Collected data entries
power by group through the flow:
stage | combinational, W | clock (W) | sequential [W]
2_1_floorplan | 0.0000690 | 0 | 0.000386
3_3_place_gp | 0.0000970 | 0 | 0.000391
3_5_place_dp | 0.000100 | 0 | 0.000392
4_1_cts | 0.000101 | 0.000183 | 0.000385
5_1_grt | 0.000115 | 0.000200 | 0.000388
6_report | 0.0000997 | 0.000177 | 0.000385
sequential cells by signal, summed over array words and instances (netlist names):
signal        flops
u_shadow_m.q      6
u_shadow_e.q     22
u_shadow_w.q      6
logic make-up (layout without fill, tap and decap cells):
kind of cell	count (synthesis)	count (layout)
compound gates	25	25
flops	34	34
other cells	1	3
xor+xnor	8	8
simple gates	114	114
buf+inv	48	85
### src/rtl/fetch_queue_if.sv
// Handshake bundle between the fetch front end, instruction memory and the
// Datapath. The master side is the fetch queue itself.
interface fetch_queue_if;
  // redirect from the Datapath PC-select path
  logic        redirect_valid;
  logic [31:0] redirect_pc;
  // instruction memory read channel
  logic        imem_req;
  logic [31:0] imem_addr;
  logic        imem_ack;
  logic [31:0] imem_rdata;
  // instruction delivery to the Datapath
  logic        instr_valid;
  logic        instr_ready;
  logic [31:0] instr_word;
  logic [31:0] instr_pc;

  modport master (
    input  redirect_valid, redirect_pc, imem_ack, imem_rdata, instr_ready,
    output imem_req, imem_addr, instr_valid, instr_word, instr_pc
  );

  modport slave (
    output redirect_valid, redirect_pc, imem_ack, imem_rdata, instr_ready,
    input  imem_req, imem_addr, instr_valid, instr_word, instr_pc
  );
endinterface

### src/rtl/fetch_queue.sv
// Instruction-fetch front end: owns the sequential fetch PC, issues one
// outstanding word read at a time and buffers returned words in a show-ahead
// FIFO for the Datapath. A redirect flushes the FIFO and restarts fetch; a
// read already in flight when the redirect lands is drained and dropped.
module fetch_queue #(
  parameter logic [31:0] RESET_PC = 32'h0000_0000,
  parameter int          DEPTH    = 4
) (
  input  logic          clk,
  input  logic          reset,
  fetch_queue_if.master bus
);

  localparam int PW = (DEPTH > 1) ? $clog2(DEPTH) : 1;
  localparam int CW = PW + 1;
  localparam logic [CW-1:0] FULL = CW'(DEPTH);
  localparam logic [31:0] START_PC = {RESET_PC[31:2], 2'b00};

  if (DEPTH < 2 || (DEPTH & (DEPTH - 1)) != 0) begin : g_bad_depth
    $error("fetch_queue: DEPTH must be a power of two and at least 2");
  end

  typedef enum logic [1:0] {IDLE, WAIT, DISCARD} state_t;

  typedef struct packed {
    logic [31:0] pc;
    logic [31:0] word;
  } entry_t;

  state_t        state, state_nx;
  logic [31:0]   fetch_pc, fetch_pc_nx;
  logic          req_q, req_nx;
  logic [31:0]   addr_q, addr_nx;

  logic [CW-1:0] count, count_nx;
  logic [PW-1:0] rd_ptr, wr_ptr;
  entry_t        mem [DEPTH];

  logic          redirect, ack, push, pop;
  logic [31:0]   redirect_base, pc_inc;
  logic          unused_redirect_lsb;

  assign redirect            = bus.redirect_valid;
  assign ack                 = bus.imem_ack & req_q;
  assign redirect_base       = {bus.redirect_pc[31:2], 2'b00};
  assign unused_redirect_lsb = ^bus.redirect_pc[1:0];
  assign pc_inc              = fetch_pc + 32'd4;

  // Redirect overrides both FIFO ports; data acked while discarding never lands.
  assign pop  = (count != '0) & bus.instr_ready & ~redirect;
  assign push = (state == WAIT) & ack & ~redirect;

  // Occupancy after this edge; the re-issue decision looks at it so a
  // same-cycle pop can keep the stream going at one word per cycle.
  always_comb begin
    count_nx = count;
    if (redirect) begin
      count_nx = '0;
    end else begin
      case ({push, pop})
        2'b10:   count_nx = count + CW'(1);
        2'b01:   count_nx = count - CW'(1);
        default: count_nx = count;
      endcase
    end
  end

  // FSM state register
  always_ff @(posedge clk or posedge reset) begin
    if (reset) state <= IDLE;
    else       state <= state_nx;
  end

  // FSM next-state: one request outstanding at most, drained before reissue
  always_comb begin
    state_nx = state;
    case (state)
      IDLE: begin
        if (!redirect && count != FULL) state_nx = WAIT;
      end
      WAIT: begin
        if (ack) begin
          if (redirect || count_nx == FULL) state_nx = IDLE;
          else                              state_nx = WAIT;
        end else if (redirect) begin
          state_nx = DISCARD;
        end
      end
      DISCARD: begin
        if (ack) state_nx = IDLE;
      end
      default: state_nx = IDLE;
    endcase
  end

  // FSM outputs: next request/address and the next fetch PC
  always_comb begin
    req_nx      = req_q;
    addr_nx     = addr_q;
    fetch_pc_nx = fetch_pc;
    if (redirect)  fetch_pc_nx = redirect_base;
    else if (push) fetch_pc_nx = pc_inc;
    case (state)
      IDLE: begin
        if (state_nx == WAIT) begin
          req_nx  = 1'b1;
          addr_nx = fetch_pc;
        end
      end
      WAIT: begin
        if (ack) begin
          if (state_nx == WAIT) begin
            req_nx  = 1'b1;
            addr_nx = pc_inc;
          end else begin
            req_nx  = 1'b0;
          end
        end
      end
      DISCARD: begin
        if (ack) req_nx = 1'b0;
      end
      default: req_nx = 1'b0;
    endcase
  end

  // Registered memory request and the architectural fetch PC
  always_ff @(posedge clk or posedge reset) begin
    if (reset) begin
      req_q    <= 1'b0;
      addr_q   <= '0;
      fetch_pc <= START_PC;
    end else begin
      req_q    <= req_nx;
      addr_q   <= addr_nx;
      fetch_pc <= fetch_pc_nx;
    end
  end

  // FIFO storage and pointers; a redirect empties it in one cycle
  always_ff @(posedge clk or posedge reset) begin
    if (reset) begin
      count  <= '0;
      rd_ptr <= '0;
      wr_ptr <= '0;
      for (int i = 0; i < DEPTH; i++) mem[i] <= '0;
    end else if (redirect) begin
      count  <= '0;
      rd_ptr <= '0;
      wr_ptr <= '0;
    end else begin
      count <= count_nx;
      if (push) begin
        mem[wr_ptr] <= '{pc: fetch_pc, word: bus.imem_rdata};
        wr_ptr      <= wr_ptr + PW'(1);
      end
      if (pop) rd_ptr <= rd_ptr + PW'(1);
    end
  end

  assign bus.imem_req    = req_q;
  assign bus.imem_addr   = addr_q;
  assign bus.instr_valid = (count != '0);
  assign bus.instr_pc    = mem[rd_ptr].pc;
  assign bus.instr_word  = mem[rd_ptr].word;

endmodule
### src/flat_wrapper.sv
// flat-port wrapper written by rule: the top's interface ports become plain ports
module fetch_queue_flat 
#(
  parameter logic [31:0] RESET_PC = 32'h0000_0000,
  parameter int          DEPTH    = 4
)
  (clk, reset, bus_redirect_valid, bus_redirect_pc, bus_imem_ack, bus_imem_rdata, bus_instr_ready, bus_imem_req, bus_imem_addr, bus_instr_valid, bus_instr_word, bus_instr_pc);
  fetch_queue_if bus_i ();
  input  logic clk;
  input  logic reset;
  input wire logic [$bits(bus_i.redirect_valid)-1:0] bus_redirect_valid;
  input wire logic [$bits(bus_i.redirect_pc)-1:0] bus_redirect_pc;
  input wire logic [$bits(bus_i.imem_ack)-1:0] bus_imem_ack;
  input wire logic [$bits(bus_i.imem_rdata)-1:0] bus_imem_rdata;
  input wire logic [$bits(bus_i.instr_ready)-1:0] bus_instr_ready;
  output wire logic [$bits(bus_i.imem_req)-1:0] bus_imem_req;
  output wire logic [$bits(bus_i.imem_addr)-1:0] bus_imem_addr;
  output wire logic [$bits(bus_i.instr_valid)-1:0] bus_instr_valid;
  output wire logic [$bits(bus_i.instr_word)-1:0] bus_instr_word;
  output wire logic [$bits(bus_i.instr_pc)-1:0] bus_instr_pc;
  assign bus_i.redirect_valid = bus_redirect_valid;
  assign bus_i.redirect_pc = bus_redirect_pc;
  assign bus_i.imem_ack = bus_imem_ack;
  assign bus_i.imem_rdata = bus_imem_rdata;
  assign bus_i.instr_ready = bus_instr_ready;
  assign bus_imem_req = bus_i.imem_req;
  assign bus_imem_addr = bus_i.imem_addr;
  assign bus_instr_valid = bus_i.instr_valid;
  assign bus_instr_word = bus_i.instr_word;
  assign bus_instr_pc = bus_i.instr_pc;
  fetch_queue #(.RESET_PC(RESET_PC), .DEPTH(DEPTH)) u_core (.clk(clk), .reset(reset), .bus(bus_i));
endmodule
### config.mk
export PLATFORM = sky130hd
export DESIGN_NAME = fetch_queue_flat
export DESIGN_NICKNAME = d
export VERILOG_FILES = /design/src/rtl/fetch_queue_if.sv /design/src/rtl/fetch_queue.sv /design/src/flat_wrapper.sv
export SDC_FILE = /design/constraint.sdc
export NUM_CORES = 1
export LEC_CHECK = 0
export ABC_AREA = 1
export CAP_MARGIN = 20
export CORE_UTILIZATION = 61
export CTS_CLUSTER_DIAMETER = 40
export CTS_CLUSTER_SIZE = 8
export DETAILED_ROUTE_END_ITERATION = 10
export PLACE_DENSITY = 0.87
export SLEW_MARGIN = 20
export SYNTH_ARGS = -nofsm -noshare
export SYNTH_HDL_FRONTEND = slang
export SYNTH_SLANG_ARGS = --single-unit
### constraint.sdc
create_clock -name clk -period 27.7 [get_ports clk]
set_input_delay 5.54 -clock clk [delete_from_list [all_inputs] [get_ports clk]]
set_output_delay 5.54 -clock clk [all_outputs]
set_load 0.02 [all_outputs]
==> results.md <==
- Syn. warnings: 0
- Fin. max-slew vios: 0
- Placed cells: ~2200
- # resized after CTS: 0
- Final Skew: 0.0236 ns
- Total Neg Setup Slack: 0 ns
- Cts hold-fix bufs: 0
- Register area share after synthesis: about 54%
- Final worst path period share: about a third
- Most used DFF post-synth: dfrtp_1
- Outcome: finished, final reports clean
- Number of global-route vias before repair: between 10000 and 15000
- Min Hold Slack: between 0.4 and 0.5 ns
- H-Tree Depth: 2
- Synthesized instance count: about 1800
- Most frequent cell after synthesis: nand2_1
- Floorplan row count: 56
- Mapped Area: ~15000 sq um
- Skew-Pair Late Insertion Delay: approximately 0.55 ns
- WL per Instance: roughly 17 microns
- Vias/cell: approximately 6
- CP Class: primary input to flop
- Synth-to-Final Area Change: 20.6%
- EDFF count, synth: 0
- # DRC: 0
- GRT Total Usage: between 30% and 40%
- Root buffer cell: clkbuf_16
- CP Buf/Inv Count: 3
- Fin nets: 2000
- Rel. slew slack: between 20% and 30%
- Synth Register Bits: around 320
- Detailed placement HPWL: ~22 mm
- Total grt overflow: 0
- Cell Count, Final, Fillers Out: around 2300
- Final Hold Vio Count: 0
- Chip width: 157 microns
- DIE HEIGHT: 157 microns
- Num CTS Buffers: between 40 and 50
- IO Pins: 167
- Antenna fix cells: 0
- Final Setup Violations: 0
- Worst min path class: flop to flop
- Post-synth top area cell: dfrtp_1
- Layout cells sized above 1: 4.48%
- Synth async-reset ratio: 100%
- Pleak: between 8 and 9 nW
- Pwr dens: 89.1 nW/um^2
- Critical path fanouts, max: 31
- Most common library cells after synthesis: 520 x nand2_1, 336 x o21ai_0, 318 x dfrtp_1, 185 x nor2_1, 86 x inv_1
- DR iter-0 viols: approximately 1300
- GPL Wtd Cong: about 0.94
- Most used cell along the critical path: nand2_1
- Worst Max-Slew Pin Slew: approximately 1.1 ns
- Top Family by Delay on Critical Path: simple AND/OR/NAND/NOR gates
- FMAX: ~100 MHz
- RSZ-0062 raised after global routing: false
- VDD IR max: between 0.00006 and 0.00007 V
- Clock tree buffer depth: 3
- ANT nets after route: 0
- Avg Cell Area, Syn: 8.08 sq um
- CP cell instances: clkdlybuf4s50_1, nand2_1, nor2_2, inv_2, nor2_4, inv_1, ha_1, fa_1, or2_2, nand3_1, nand2_1, nor2_1, nand2_1, nand2_1, nand2_1, nand3_2, nand2_1, nand2_1
- Post-synthesis cell type count: 30
- Setup Fix Bufs, Post-CTS: 0
- Largest net degree at the start of global routing: around 170
- Placed Area: 16300 sq um
- WP data required: about 28 ns
- PortBufs: 160
- Synth top area cells: dfrtp_1 54%, nand2_1 13%, o21ai_0 11%, nor2_1 4.7%, o22ai_1 2.7%
- CP endpoint kind: flop
- First-pass GRT wire length: ~63 mm
- Initial antenna violation count: 0
- Setup crit start kind: primary input
- Clk slew on worst S/H paths: about 0.050 ns
- Largest stage delay on the critical path: roughly 0.73 ns
- Top cell type's share of synthesized area: 54.1%
- Die area: around 25000 sq um
- Core box area: 23500 sq um
- Tmin final: about 9.6 ns
- Via Count: ~13000
- Cell area after layout: 17700 sq um
- Crit-path slowest cell: nor2_4
- DRT Pass-1 Iters: 5
- DRT Wirelength: a little under 40 mm
- Initial Util: 62.5%
- # clock sinks: roughly 320
- MaxCap Viol Count: 0
- FF+latch area: around 8000 sq um
- Fill cells: approximately 1700
- Crit path DAT: ~10 ns
- CTS tree: built
- Multi-input gate area: between 5000 and 6000 sq um
[cell families after synthesis]
logic type | synth area share [%]
adder cells (fa/ha/maj) | 0.646
buffers and inverters | 5.94
other | 0.0255
flip-flops | 54.1
AO/OA/AOI/OAI | 17.9
AND/OR/NAND/NOR | 21.0
XOR/XNOR | 0.476
[area by class of cell]
class | count | share of cell area [%]
Inverter | 90 | 1.95
Timing Repair Buffer | 171 | 9.63
Tap cell | 319 | 2.25
Clock buffer | 63 | 7.67
Multi-Input combinational cell | 1295 | 33.3
Sequential cell | 318 | 44.9
Clock inverter | 3 | 0.303
[tightest hold or removal path, cell delays in order (launching register included)]
cell and delay [ns]:
dfrtp_1 0.34, nand2_1 0.05, o21ai_0 0.05
[cell usage in the layout (no fill, tap or decap), types with 2 or more instances in the layout]
master | netlist | final
o21ai_1 | 60 | 60
conb_1 | 1 | 4
a21oi_1 | 4 | 4
nand3_1 | 53 | 52
o22ai_1 | 63 | 63
o221ai_1 | 5 | 5
clkdlybuf4s50_1 | 0 | 160
inv_1 | 86 | 85
buf_6 | 3 | 3
o21ai_0 | 336 | 336
clkbuf_1 | 78 | 7
clkbuf_8 | 0 | 6
buf_4 | 5 | 7
nor2_1 | 185 | 185
nand2_4 | 1 | 4
o211ai_1 | 24 | 24
inv_2 | 3 | 3
nor2_4 | 2 | 2
nand2_1 | 520 | 520
dfrtp_1 | 318 | 316
xor2_1 | 8 | 8
clkbuf_16 | 0 | 50
nand4_1 | 16 | 16
ha_1 | 6 | 6
[per-stage QoR]
stage / power (mW) / setup WS, ns / utilization [%]
after floorplan: 0.845 / 13.36 / -
after global placement: 1.03 / 17.37 / 69.3
after detailed placement: 1.04 / 17.28 / 69.3
after CTS: 1.58 / 17.81 / 75.3
after global routing: 1.66 / 17.80 / 75.4
final: 1.58 / 18.11 / 75.4
[metal layers]
layer | vias to the layer above | part of all wire [%] | track usage (%)
li1 | 6205 | - | -
met1 | 6415 | 42 | 42.9
met2 | 573 | 49 | 52.7
met3 | 72 | 7.2 | 5.42
met4 | 0 | 2.6 | 10.9
met5 | - | 0 | 0
[final timing paths]
check                                start                       end  slack, ns  cells after the start
setup / recovery              bus_imem_ack  u_core.bus.imem_addr[17]      18.11                     18
hold / removal              u_core.mem[68]            u_core.mem[68]       0.48                      2
setup reg to reg           u_core.state[1]  u_core.bus.imem_addr[17]      22.01                     18
hold reg to reg             u_core.mem[68]            u_core.mem[68]       0.48                      2
max in group asynchronous            reset            u_core.mem[67]      20.72                      3
min in group asynchronous            reset           u_core.mem[231]       5.55                      2
[flip-flops by register name, summed over array words and instances (netlist names)]
signal                count
u_core.bus.imem_addr     30
u_core.mem              248
u_core.rd_ptr             2
u_core.bus.imem_req       1
u_core.wr_ptr             2
u_core.count              3
u_core.fetch_pc          30
u_core.state              2
[report_power, final]
| group | internal [mW] | switching (mW) | leakage [nW] |
|---|---|---|---|
| clock | 0.345 | 0.196 | 0.689 |
| sequential | 0.534 | 0.0455 | 4.29 |
| combinational | 0.186 | 0.274 | 3.33 |
| total | 1.07 | 0.515 | 8.31 |
Note: power is estimated with default switching activity, not from simulation.
`config.mk`:
```
export PLATFORM = sky130hd
export DESIGN_NAME = cpu_mem_responder
export DESIGN_NICKNAME = d
export VERILOG_FILES = /design/src/rtl/cpu_mem_resp_pkg.sv /design/src/rtl/mem_resp_port_capture.sv /design/src/rtl/cpu_mem_responder.sv
export SDC_FILE = /design/constraint.sdc
export NUM_CORES = 1
export LEC_CHECK = 0
export CAP_MARGIN = 0
export CORE_MARGIN = 2
export CORE_UTILIZATION = 45
export CTS_CLUSTER_SIZE = 25
export DETAILED_ROUTE_END_ITERATION = 7
export GPL_ROUTABILITY_DRIVEN = 0
export PLACE_DENSITY = 0.91
export SLEW_MARGIN = 20
export SYNTH_ARGS = -nofsm -noshare
export SYNTH_HDL_FRONTEND = slang
export SYNTH_SLANG_ARGS = --single-unit
```
`constraint.sdc`:
```
create_clock -name clk -period 8.5 [get_ports clk]
set_input_delay 1.7 -clock clk [delete_from_list [all_inputs] [get_ports clk]]
set_output_delay 1.7 -clock clk [all_outputs]
set_load 0.005 [all_outputs]
```
`src/rtl/cpu_mem_resp_pkg.sv`:
```
// Shared types and constants for the CPU memory responder.
// Holds the FSM state encoding, port select constants and default widths.
package cpu_mem_resp_pkg;

    localparam int DEF_ADDR_W = 30;
    localparam int DEF_DATA_W = 32;
    localparam int LANES      = DEF_DATA_W / 8;

    typedef enum logic [2:0] {
        IDLE,
        D_REQ,
        D_WAIT,
        I_REQ,
        I_WAIT
    } state_t;

    localparam logic PORT_D = 1'b0;
    localparam logic PORT_I = 1'b1;

endpackage

```
`src/rtl/mem_resp_port_capture.sv`:
```
// Capture register for one CPU port: latches a read or write request while idle
// and holds it until the responder clears it after serving.
module mem_resp_port_capture
    import cpu_mem_resp_pkg::*;
#(
    parameter int AW = DEF_ADDR_W,
    parameter int DW = DEF_DATA_W
) (
    input  logic             clk,
    input  logic             rst,
    input  logic             load,
    input  logic             clear,
    input  logic [31:0]      addr,
    input  logic [LANES-1:0] we,
    input  logic             re,
    input  logic [DW-1:0]    din,
    output logic             req,
    output logic             valid,
    output logic             rnw,
    output logic [AW-1:0]    waddr,
    output logic [LANES-1:0] mask,
    output logic [DW-1:0]    wdata
);

    // Byte offset never reaches the word-addressed backing memory.
    logic unused_lsb;
    assign unused_lsb = ^addr[1:0];

    // A nonzero write enable wins over a simultaneous read request.
    assign req = (we != '0) | re;

    always_ff @(posedge clk or posedge rst) begin
        if (rst) begin
            valid <= 1'b0;
            rnw   <= 1'b0;
            waddr <= '0;
            mask  <= '0;
            wdata <= '0;
        end else if (clear) begin
            valid <= 1'b0;
        end else if (load && req) begin
            valid <= 1'b1;
            rnw   <= (we == '0);
            waddr <= addr[AW+1:2];
            mask  <= we;
            wdata <= din;
        end
    end

endmodule

```
`src/rtl/cpu_mem_responder.sv`:
```
// Serves the CPU dcache and icache ports through one backing-memory handshake, dcache first.
// Optional CPU_MEM_RESP_IBUF_EN adds a one-entry instruction buffer that skips repeat fetches.
module cpu_mem_responder
    import cpu_mem_resp_pkg::*;
#(
    parameter int ADDR_W = DEF_ADDR_W,
    parameter int DATA_W = DEF_DATA_W
) (
    input  logic              clk,
    input  logic              rst,
    input  logic [31:0]       dcache_addr,
    input  logic [LANES-1:0]  dcache_we,
    input  logic              dcache_re,
    input  logic [DATA_W-1:0] dcache_din,
    output logic [DATA_W-1:0] dcache_dout,
    input  logic [31:0]       icache_addr,
    input  logic [LANES-1:0]  icache_we,
    input  logic              icache_re,
    input  logic [DATA_W-1:0] icache_din,
    output logic [DATA_W-1:0] instruction,
    output logic              stall,
    output logic              mem_req_valid,
    input  logic              mem_req_ready,
    output logic              mem_req_rnw,
    output logic [ADDR_W-1:0] mem_req_addr,
    output logic [DATA_W-1:0] mem_req_wdata,
    output logic [LANES-1:0]  mem_req_mask,
    input  logic              mem_rdata_valid,
    input  logic [DATA_W-1:0] mem_rdata
);

    state_t state, state_nx;

    logic              idle, accept, sel, ibuf_hit;
    logic              d_req, d_valid, d_rnw, d_clear;
    logic              i_req, i_valid, i_rnw, i_clear;
    logic [ADDR_W-1:0] d_addr, i_addr;
    logic [LANES-1:0]  d_mask, i_mask;
    logic [DATA_W-1:0] d_wdata, i_wdata;

    assign idle    = (state == IDLE);
    assign accept  = mem_req_valid & mem_req_ready;
    assign d_clear = (state == D_REQ && accept && !d_rnw) || (state == D_WAIT && mem_rdata_valid);
    assign i_clear = (state == I_REQ && accept && !i_rnw) || (state == I_WAIT && mem_rdata_valid);

    mem_resp_port_capture #(.AW(ADDR_W), .DW(DATA_W)) u_dcap (
        .clk(clk), .rst(rst), .load(idle), .clear(d_clear),
        .addr(dcache_addr), .we(dcache_we), .re(dcache_re), .din(dcache_din),
        .req(d_req), .valid(d_valid), .rnw(d_rnw), .waddr(d_addr), .mask(d_mask), .wdata(d_wdata)
    );

    mem_resp_port_capture #(.AW(ADDR_W), .DW(DATA_W)) u_icap (
        .clk(clk), .rst(rst), .load(idle && !ibuf_hit), .clear(i_clear),
        .addr(icache_addr), .we(icache_we), .re(icache_re), .din(icache_din),
        .req(i_req), .valid(i_valid), .rnw(i_rnw), .waddr(i_addr), .mask(i_mask), .wdata(i_wdata)
    );

`ifdef CPU_MEM_RESP_IBUF_EN
    logic [ADDR_W-1:0] ibuf_tag;
    logic              ibuf_valid;

    // Only a lone fetch may be satisfied from the buffer; anything else walks the FSM.
    assign ibuf_hit = ibuf_valid && icache_re && (icache_we == '0) && !d_req &&
                      (icache_addr[ADDR_W+1:2] == ibuf_tag);

    always_ff @(posedge clk or posedge rst) begin
        if (rst) begin
            ibuf_tag   <= '0;
            ibuf_valid <= 1'b0;
        end else if (state == I_WAIT && mem_rdata_valid) begin
            ibuf_tag   <= i_addr;
            ibuf_valid <= 1'b1;
        end else if (accept && !mem_req_rnw && mem_req_addr == ibuf_tag) begin
            ibuf_valid <= 1'b0;
        end
    end
`else
    assign ibuf_hit = 1'b0;
`endif

    always_ff @(posedge clk or posedge rst) begin
        if (rst) state <= IDLE;
        else     state <= state_nx;
    end

    always_comb begin
        state_nx      = state;
        stall         = (state != IDLE);
        mem_req_valid = (state == D_REQ && d_valid) || (state == I_REQ && i_valid);
        sel           = (state == I_REQ) ? PORT_I : PORT_D;
        case (state)
            IDLE:    if (d_req) state_nx = D_REQ;
                     else if (i_req && !ibuf_hit) state_nx = I_REQ;
            D_REQ:   if (accept) state_nx = d_rnw ? D_WAIT : (i_valid ? I_REQ : IDLE);
            D_WAIT:  if (mem_rdata_valid) state_nx = i_valid ? I_REQ : IDLE;
            I_REQ:   if (accept) state_nx = i_rnw ? I_WAIT : IDLE;
            I_WAIT:  if (mem_rdata_valid) state_nx = IDLE;
            default: state_nx = IDLE;
        endcase
    end

    assign mem_req_rnw   = (sel == PORT_I) ? i_rnw   : d_rnw;
    assign mem_req_addr  = (sel == PORT_I) ? i_addr  : d_addr;
    assign mem_req_wdata = (sel == PORT_I) ? i_wdata : d_wdata;
    assign mem_req_mask  = mem_req_rnw ? '0 : ((sel == PORT_I) ? i_mask : d_mask);

    always_ff @(posedge clk or posedge rst) begin
        if (rst) begin
            dcache_dout <= '0;
            instruction <= '0;
        end else begin
            if (state == D_WAIT && mem_rdata_valid) dcache_dout <= mem_rdata;
            if (state == I_WAIT && mem_rdata_valid) instruction <= mem_rdata;
        end
    end

endmodule
```
==> impl_results.md, run 1 <==
* Tcrit/Tclk final at 0.5736
* Post-synth net total at 742
* Register area share after synthesis at 0.5920
* Hold_buf cts at 0
* Number of global-route vias before repair at 6338
* Initial DRC Count at 168
* Remaining DRCs at 0
* Post-synth EDFFs at 0
* Yosys reg bits at 203
* Die W at 142.1 microns
* Routing usage on met1 at 0.2417
* Fmax at 0.2051 GHz
* Primary FF master, synth: dfrtp_1
* RSZ-0062 raised after global routing: no
* Cells after Synth at 568
* Share of layout cells above drive strength 1 at 0.3364
* Gr ovfl total at 0
* Synth warn at 0
* Post-Route WL at 21590 microns
* Post-synth top area share at 0.5920
* CTS Buf Count at 22
* Final Hold Fails at 0
* Largest fanout on the critical path at 72
* CTS resizes at 0
* Routed Antenna Nets at 0
* Gr usage total at 0.2068
* Final setup violating endpoints at 0
* Fin Clk Skew at 0.007903 ns
* Std-Cell Core Area at 18710 sq um
* Hold_ws at 0.4752 ns
* Crit path time final at 4.876 ns
* H-tree levels at 1
* Io pins at 307
* Area of the multi-input gates at 3306 sq um
* Layout fillers at 1278
* Origin of the critical flop-to-flop path: state[1]
* Setup Fix Bufs, Post-CTS at 0
* CTS tree: built
* Commonest non-fill, non-tap cell in the layout: clkdlybuf4s50_1
* Vias per cell at 5.160
* Hold/Removal Path Class: reg -> reg
* Slew headroom at 0.3089
* Gr busiest metal: met2
* DRT Pass-1 Iters at 4
* Largest net degree at the start of global routing at 125
* Ys async rst share at 1.000
* CTS clk-pin slew, worst paths at 0.06 ns
* FF-to-FF path depth at 4
* Clock Sinks at 203
* Synth cell types at 28
* Routed WL per cell at 19.32 microns
* Die Ht at 142.1 microns
* Post-synth top area cell: dfrtp_1
* Max cap viols at 0
* Starting Density at 0.4587
* CTS max path bufs at 3
* Met3 Usage GRT at 0.08950
* Maximum VDD drop at 248.0 uV
* CP Capture Point: mem_req_wdata[7]
* Fin Setup TNS at 0 ns
* Port Buf Inserts at 302
* Final nets at 1041
* Global-route wire length before repair at 33130 microns
* CP startpoint: state[0]
* Slew @ Worst Pin at 1.037 ns
* Die area at 20190 sq um
* Required time of the critical path at 6.80 ns
* Worst setup EP type: output port
* Critical path type: reg -> out
* Diode count at 0
* Syn avg cell area at 15.11 sq um
* Row cnt at 50
* Status: finished, final reports clean
* Root buffer cell: clkbuf_16
* Critical R2R Capture: u_icap.waddr[2]
* Worst-Skew Late Latency at 0.50 ns
* Commonest cells after routing, fill and taps aside: clkdlybuf4s50_1, mux2_2, dfrtp_1, nand2_1, clkbuf_16
* Top post-synthesis cells by area: dfrtp_1, mux2_2, nand2_1
* CP arrival at 3.18 ns
* DR vias at 5764
* Area grow syn2layout at 46.11%
* Reg2Reg Setup Slack at 5.79 ns
* GRT met2 Usage at 0.3504
* Post-Syn Area at 8581 sq um
* Slew Limit Fails at 0
* PwrDens at 391.9 nW/um^2
* Initial antenna violation count at 0
* Worst setup SP type: flop
* Lkg Pwr at 5.304 nW
* Post-DP HPWL at 14570 microns
* Reg area at 5080 sq um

*THE TASK*.
Which lines above run from the one containing "met2 | 573 | 49 | 52.7" down to the one containing "hold / removal"? Repeat exactly those, both ends included, and nothing else.

*RESULT FOR THIS EXERCISE*.
met2 | 573 | 49 | 52.7
met3 | 72 | 7.2 | 5.42
met4 | 0 | 2.6 | 10.9
met5 | - | 0 | 0
[final timing paths]
check                                start                       end  slack, ns  cells after the start
setup / recovery              bus_imem_ack  u_core.bus.imem_addr[17]      18.11                     18
hold / removal              u_core.mem[68]            u_core.mem[68]       0.48                      2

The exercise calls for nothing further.